**TASK GOAL:** Scan the records for lines with the word "typedef", and copy every such line.

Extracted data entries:

[src/rtl/lgs_pkg.sv]
// Shared types, constants and controller/datapath interface for the 3D Laplace solver.
package lgs_pkg;

  localparam int DEF_MAX_NODES = 4096;
  localparam int DEF_MAX_SIDE  = 16;

  localparam int CFG_IDX_W  = 3;
  localparam int CFG_DATA_W = 16;
  localparam int POT_W      = 32;
  localparam int COEF_W     = 16;
  localparam int KIND_W     = 2;
  localparam int OP_W       = 2;
  localparam int NIDX_W     = 12;
  localparam int GRID_W     = 5;
  localparam int CNT_W      = 16;

  typedef enum logic [OP_W-1:0] {
    OP_LOAD  = 2'd0,
    OP_SOLVE = 2'd1,
    OP_READ  = 2'd2,
    OP_NONE  = 2'd3
  } lgs_op_t;

  localparam logic [KIND_W-1:0] KIND_FIXED = 2'd1;

  localparam logic [CFG_IDX_W-1:0] REG_GRID_X     = 3'd0;
  localparam logic [CFG_IDX_W-1:0] REG_GRID_Y     = 3'd1;
  localparam logic [CFG_IDX_W-1:0] REG_GRID_Z     = 3'd2;
  localparam logic [CFG_IDX_W-1:0] REG_COEF_X     = 3'd3;
  localparam logic [CFG_IDX_W-1:0] REG_COEF_Y     = 3'd4;
  localparam logic [CFG_IDX_W-1:0] REG_COEF_Z     = 3'd5;
  localparam logic [CFG_IDX_W-1:0] REG_TOLERANCE  = 3'd6;
  localparam logic [CFG_IDX_W-1:0] REG_MAX_SWEEPS = 3'd7;

  localparam logic [GRID_W-1:0] RST_GRID       = 5'd16;
  localparam logic [COEF_W-1:0] RST_COEF_XY    = 16'd10923;
  localparam logic [COEF_W-1:0] RST_COEF_Z     = 16'd10922;
  localparam logic [CNT_W-1:0]  RST_TOLERANCE  = 16'd1;
  localparam logic [CNT_W-1:0]  RST_MAX_SWEEPS = 16'd20000;

  // controller -> datapath
  typedef struct packed {
    logic load_wr;
    logic rd_issue;
    logic res_push;
    logic res_pot;
    logic sol_init;
    logic sweep_init;
    logic self_rd;
    logic node_cap;
    logic nb_rd;
    logic nb_mul;
    logic nb_acc;
    logic node_wr;
    logic node_next;
    logic sweep_end;
    logic sol_fin;
    logic fin_conv;
  } lgs_cmd_t;

  // datapath -> controller
  typedef struct packed {
    logic out_valid;
    logic max_zero;
    logic node_skip;
    logic nb_last;
    logic last_node;
    logic conv_ok;
    logic sweep_lim;
  } lgs_stat_t;

endpackage

[src/rtl/lgs_ctrl.sv]
// Sequencer for load, read and Gauss-Seidel solve requests.
module lgs_ctrl (
  input  logic                   clk,
  input  logic                   rst_n,
  input  logic                   in_valid,
  input  logic [lgs_pkg::OP_W-1:0] in_op,
  input  logic                   out_ready,
  output logic                   in_ready,
  output lgs_pkg::lgs_cmd_t      cmd,
  input  lgs_pkg::lgs_stat_t     stat
);
  import lgs_pkg::*;

  typedef enum logic [3:0] {
    S_IDLE, S_RD_WAIT, S_START, S_SELF_RD, S_SELF_CHK, S_NB_RD, S_NB_MUL,
    S_NB_ACC, S_WR, S_NEXT, S_SW_END, S_SW_CHK, S_FIN
  } state_t;

  state_t state_r, state_nxt;
  logic   accept;

  assign in_ready = (state_r == S_IDLE) && (!stat.out_valid || out_ready);
  assign accept   = in_valid && in_ready;

  always_comb begin
    cmd       = '0;
    state_nxt = state_r;
    unique case (state_r)
      S_IDLE: begin
        if (accept) begin
          unique case (lgs_op_t'(in_op))
            OP_LOAD: begin
              cmd.load_wr  = 1'b1;
              cmd.res_push = 1'b1;
            end
            OP_READ: begin
              cmd.rd_issue = 1'b1;
              state_nxt    = S_RD_WAIT;
            end
            OP_SOLVE: begin
              cmd.sol_init = 1'b1;
              state_nxt    = S_START;
            end
            default: cmd.res_push = 1'b1;
          endcase
        end
      end
      S_RD_WAIT: begin
        cmd.res_push = 1'b1;
        cmd.res_pot  = 1'b1;
        state_nxt    = S_IDLE;
      end
      S_START: begin
        if (stat.max_zero) begin
          cmd.sol_fin = 1'b1;
          state_nxt   = S_FIN;
        end else begin
          cmd.sweep_init = 1'b1;
          state_nxt      = S_SELF_RD;
        end
      end
      S_SELF_RD: begin
        cmd.self_rd = 1'b1;
        state_nxt   = S_SELF_CHK;
      end
      S_SELF_CHK: begin
        cmd.node_cap = 1'b1;
        state_nxt    = stat.node_skip ? S_NEXT : S_NB_RD;
      end
      S_NB_RD: begin
        cmd.nb_rd = 1'b1;
        state_nxt = S_NB_MUL;
      end
      S_NB_MUL: begin
        cmd.nb_mul = 1'b1;
        state_nxt  = S_NB_ACC;
      end
      S_NB_ACC: begin
        cmd.nb_acc = 1'b1;
        state_nxt  = stat.nb_last ? S_WR : S_NB_RD;
      end
      S_WR: begin
        cmd.node_wr = 1'b1;
        state_nxt   = S_NEXT;
      end
      S_NEXT: begin
        cmd.node_next = 1'b1;
        state_nxt     = stat.last_node ? S_SW_END : S_SELF_RD;
      end
      S_SW_END: begin
        cmd.sweep_end = 1'b1;
        state_nxt     = S_SW_CHK;
      end
      S_SW_CHK: begin
        if (stat.conv_ok || stat.sweep_lim) begin
          cmd.sol_fin  = 1'b1;
          cmd.fin_conv = stat.conv_ok;
          state_nxt    = S_FIN;
        end else begin
          cmd.sweep_init = 1'b1;
          state_nxt      = S_SELF_RD;
        end
      end
      S_FIN: begin
        cmd.res_push = 1'b1;
        state_nxt    = S_IDLE;
      end
      default: state_nxt = S_IDLE;
    endcase
  end

  always_ff @(posedge clk) begin
    if (!rst_n) begin
      state_r <= S_IDLE;
    end else begin
      state_r <= state_nxt;
    end
  end
endmodule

**SOLUTION TO THE PROBLEM:**
  typedef enum logic [OP_W-1:0] {
  typedef struct packed {
  typedef struct packed {
  typedef enum logic [3:0] {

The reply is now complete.